Paint Shop Synchronisation Problem

You’re in the middle of renovating your apartment and need to purchase some paint. You arrive at your local paint shop to find the shop in complete chaos. Customers are receiving empty cans of paint or paint with weird colors, the staff are fighting over the various tints used to color the paint, orders are getting lost, cans of paint mixed up, some customers are waiting forever for their can of paint, while others seems to get all the service.

Being an operating system expert, you quickly realize that the shop’s problems are related to concurrency issues between the customers and shop staff. You volunteer your services to provide a solution to the shop’s problems, reduce the chaos, and restore order to the store.

The Basic Paint Shop

To provide a solution, you must come to terms with the basic elements of the paint shop that you have to work with. The shop consists of a set of tints (such as RED, GREEN, BLUE) used to color paint. They are mixed with paint by shop staff in various ways according to customer requests. Customers bring their own empty paint can, record the tints they require on the can itself, and give the can to shop staff to mix the paint. The basic elements are defined in kern/asst1/paintshop_driver.h. The actions of customers and shop staff are defined in kern/asst1/paintshop_driver.c. See the file for detailed comments.

• Customers arrive with their paint can, write their requested colour on the can in terms of tints, submit their can as an order to the paint shop staff and wait.

Eventually their can returns with the requested contents (exactly as requested), they paint until the can is empty, take a short break, and do it all again until they have emptied the desired number of cans, then they go home.

• Shop Staff are only slightly more complicated than the customers. They take_orders, and if valid, they fill them and serve them. When all the customers have left, the staff go home.

An invalid order signals that the staff member should go home.

The function runpaintshop() is called via the menu in OS/161 (item 1b). runpaintshop() does the following:

• It initialises all the tint containers to have served zero doses.
• It calls paintshop_open, a routine you will provide to set up the shop.
• It then creates some threads to run as shop staff, and some more threads to run as customers. Note these threads obviously run concurrently.
• The driver thread then waits on a semaphore for all the staff and customers to finish, after which we print out the tint statistics for the day.
• Finally, it calls paintshop_close, a procedure you provide to clean up when the shop has closed.

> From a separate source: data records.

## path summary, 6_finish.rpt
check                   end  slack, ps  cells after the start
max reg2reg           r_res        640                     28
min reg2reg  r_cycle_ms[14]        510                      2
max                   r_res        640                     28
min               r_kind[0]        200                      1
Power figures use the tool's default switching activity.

The function mix() takes a can and associated tint request and “mixes” the tints into the can such that the content is exactly as requested. The tints are represented by numbers, each number corresponds to the tint container number (and colour). The meaning of the tint numbers are defined in paintshop_driver.h.

You can assume that all the tint containers in the shop are infinite in size and hence will never be empty.

Have a quick look through both paintshop_driver.c and paintshop_driver.h to reinforce your understanding of what is going on (well, at least what is expected to go on).